** Opening Input material block **

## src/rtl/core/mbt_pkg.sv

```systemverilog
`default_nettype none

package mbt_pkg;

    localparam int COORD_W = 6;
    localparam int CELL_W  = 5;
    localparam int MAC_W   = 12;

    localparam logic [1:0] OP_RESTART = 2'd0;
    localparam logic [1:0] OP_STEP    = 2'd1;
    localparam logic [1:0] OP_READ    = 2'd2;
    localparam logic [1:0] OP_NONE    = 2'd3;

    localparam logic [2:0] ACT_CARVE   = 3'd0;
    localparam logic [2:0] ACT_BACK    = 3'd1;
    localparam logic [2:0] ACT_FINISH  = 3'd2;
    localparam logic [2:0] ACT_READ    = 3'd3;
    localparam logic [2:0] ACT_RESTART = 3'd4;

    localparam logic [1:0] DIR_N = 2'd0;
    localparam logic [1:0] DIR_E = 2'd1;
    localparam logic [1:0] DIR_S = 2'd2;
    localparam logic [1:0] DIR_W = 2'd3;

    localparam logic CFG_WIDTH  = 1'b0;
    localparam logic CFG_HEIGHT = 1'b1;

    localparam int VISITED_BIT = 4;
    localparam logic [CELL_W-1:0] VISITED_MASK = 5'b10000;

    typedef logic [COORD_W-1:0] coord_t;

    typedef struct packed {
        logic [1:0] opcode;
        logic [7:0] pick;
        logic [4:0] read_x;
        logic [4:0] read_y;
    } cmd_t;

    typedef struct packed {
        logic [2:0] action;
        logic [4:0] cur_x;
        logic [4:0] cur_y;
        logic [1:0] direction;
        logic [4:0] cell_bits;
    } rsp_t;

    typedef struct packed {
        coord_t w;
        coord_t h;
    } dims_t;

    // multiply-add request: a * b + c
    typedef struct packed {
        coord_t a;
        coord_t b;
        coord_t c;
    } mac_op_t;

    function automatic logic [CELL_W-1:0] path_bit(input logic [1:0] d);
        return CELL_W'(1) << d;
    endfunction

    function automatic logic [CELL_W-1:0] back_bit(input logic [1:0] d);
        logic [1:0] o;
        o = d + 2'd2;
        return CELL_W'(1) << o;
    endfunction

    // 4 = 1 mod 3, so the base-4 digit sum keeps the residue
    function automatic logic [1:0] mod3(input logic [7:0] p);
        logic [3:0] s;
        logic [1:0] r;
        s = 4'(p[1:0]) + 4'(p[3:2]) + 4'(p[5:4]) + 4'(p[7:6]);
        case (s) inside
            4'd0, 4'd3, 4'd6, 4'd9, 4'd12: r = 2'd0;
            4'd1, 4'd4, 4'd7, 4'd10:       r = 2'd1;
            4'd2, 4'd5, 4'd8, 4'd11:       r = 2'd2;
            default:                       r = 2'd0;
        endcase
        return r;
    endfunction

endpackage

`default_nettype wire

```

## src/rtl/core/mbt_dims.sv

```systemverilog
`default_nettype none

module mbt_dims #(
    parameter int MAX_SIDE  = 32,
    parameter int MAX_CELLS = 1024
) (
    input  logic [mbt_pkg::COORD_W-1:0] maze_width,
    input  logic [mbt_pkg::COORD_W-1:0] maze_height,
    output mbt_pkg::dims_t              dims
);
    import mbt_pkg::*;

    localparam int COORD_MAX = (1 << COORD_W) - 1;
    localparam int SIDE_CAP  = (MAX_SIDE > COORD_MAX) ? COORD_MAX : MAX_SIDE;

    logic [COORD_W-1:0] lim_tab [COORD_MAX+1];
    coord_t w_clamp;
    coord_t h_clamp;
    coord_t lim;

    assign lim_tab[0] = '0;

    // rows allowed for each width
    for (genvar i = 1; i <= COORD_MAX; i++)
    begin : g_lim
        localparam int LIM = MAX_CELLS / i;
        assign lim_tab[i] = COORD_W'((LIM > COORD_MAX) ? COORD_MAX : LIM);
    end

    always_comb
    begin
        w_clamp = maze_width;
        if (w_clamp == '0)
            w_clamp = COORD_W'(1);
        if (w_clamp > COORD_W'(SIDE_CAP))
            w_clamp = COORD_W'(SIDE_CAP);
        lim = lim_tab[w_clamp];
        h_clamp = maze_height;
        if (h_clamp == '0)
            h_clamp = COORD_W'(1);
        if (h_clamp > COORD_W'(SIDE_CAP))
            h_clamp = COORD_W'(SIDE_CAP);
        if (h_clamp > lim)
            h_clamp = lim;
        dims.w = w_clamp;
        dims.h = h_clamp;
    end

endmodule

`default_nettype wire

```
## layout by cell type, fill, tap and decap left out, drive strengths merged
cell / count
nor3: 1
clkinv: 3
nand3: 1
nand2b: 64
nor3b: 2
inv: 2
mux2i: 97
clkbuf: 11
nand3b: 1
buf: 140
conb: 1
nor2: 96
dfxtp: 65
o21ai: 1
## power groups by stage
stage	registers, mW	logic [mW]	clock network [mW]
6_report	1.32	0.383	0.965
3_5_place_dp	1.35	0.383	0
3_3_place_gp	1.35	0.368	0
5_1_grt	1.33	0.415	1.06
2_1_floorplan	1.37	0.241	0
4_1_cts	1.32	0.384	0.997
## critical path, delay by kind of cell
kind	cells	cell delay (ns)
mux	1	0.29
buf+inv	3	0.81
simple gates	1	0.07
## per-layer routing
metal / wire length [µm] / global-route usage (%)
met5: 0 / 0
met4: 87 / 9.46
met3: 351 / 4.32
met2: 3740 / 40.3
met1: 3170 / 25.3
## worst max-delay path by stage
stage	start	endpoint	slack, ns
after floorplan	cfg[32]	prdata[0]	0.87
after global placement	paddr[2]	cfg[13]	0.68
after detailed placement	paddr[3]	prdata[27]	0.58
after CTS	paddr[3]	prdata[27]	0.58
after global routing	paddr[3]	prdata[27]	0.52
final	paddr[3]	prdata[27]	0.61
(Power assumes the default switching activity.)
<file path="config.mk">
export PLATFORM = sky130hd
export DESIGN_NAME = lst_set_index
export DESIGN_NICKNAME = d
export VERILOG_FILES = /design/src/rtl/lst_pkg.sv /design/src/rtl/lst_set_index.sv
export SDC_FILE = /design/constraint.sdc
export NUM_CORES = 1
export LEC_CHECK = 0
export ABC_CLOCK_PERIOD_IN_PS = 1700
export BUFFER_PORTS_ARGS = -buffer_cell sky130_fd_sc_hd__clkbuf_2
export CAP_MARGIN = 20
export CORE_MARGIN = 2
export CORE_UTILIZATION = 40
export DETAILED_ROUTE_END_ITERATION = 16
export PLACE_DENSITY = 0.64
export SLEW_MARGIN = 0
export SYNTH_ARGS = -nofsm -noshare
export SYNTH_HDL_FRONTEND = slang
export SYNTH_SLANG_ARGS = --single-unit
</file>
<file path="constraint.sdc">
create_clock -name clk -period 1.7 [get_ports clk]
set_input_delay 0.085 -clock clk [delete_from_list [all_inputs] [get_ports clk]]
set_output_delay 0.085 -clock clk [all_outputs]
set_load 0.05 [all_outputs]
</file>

** Closing Input material block **

Pull every line containing the word "prdata" out of the material.

• [Your solution]:
after floorplan	cfg[32]	prdata[0]	0.87
after detailed placement	paddr[3]	prdata[27]	0.58
after CTS	paddr[3]	prdata[27]	0.58
after global routing	paddr[3]	prdata[27]	0.52
final	paddr[3]	prdata[27]	0.61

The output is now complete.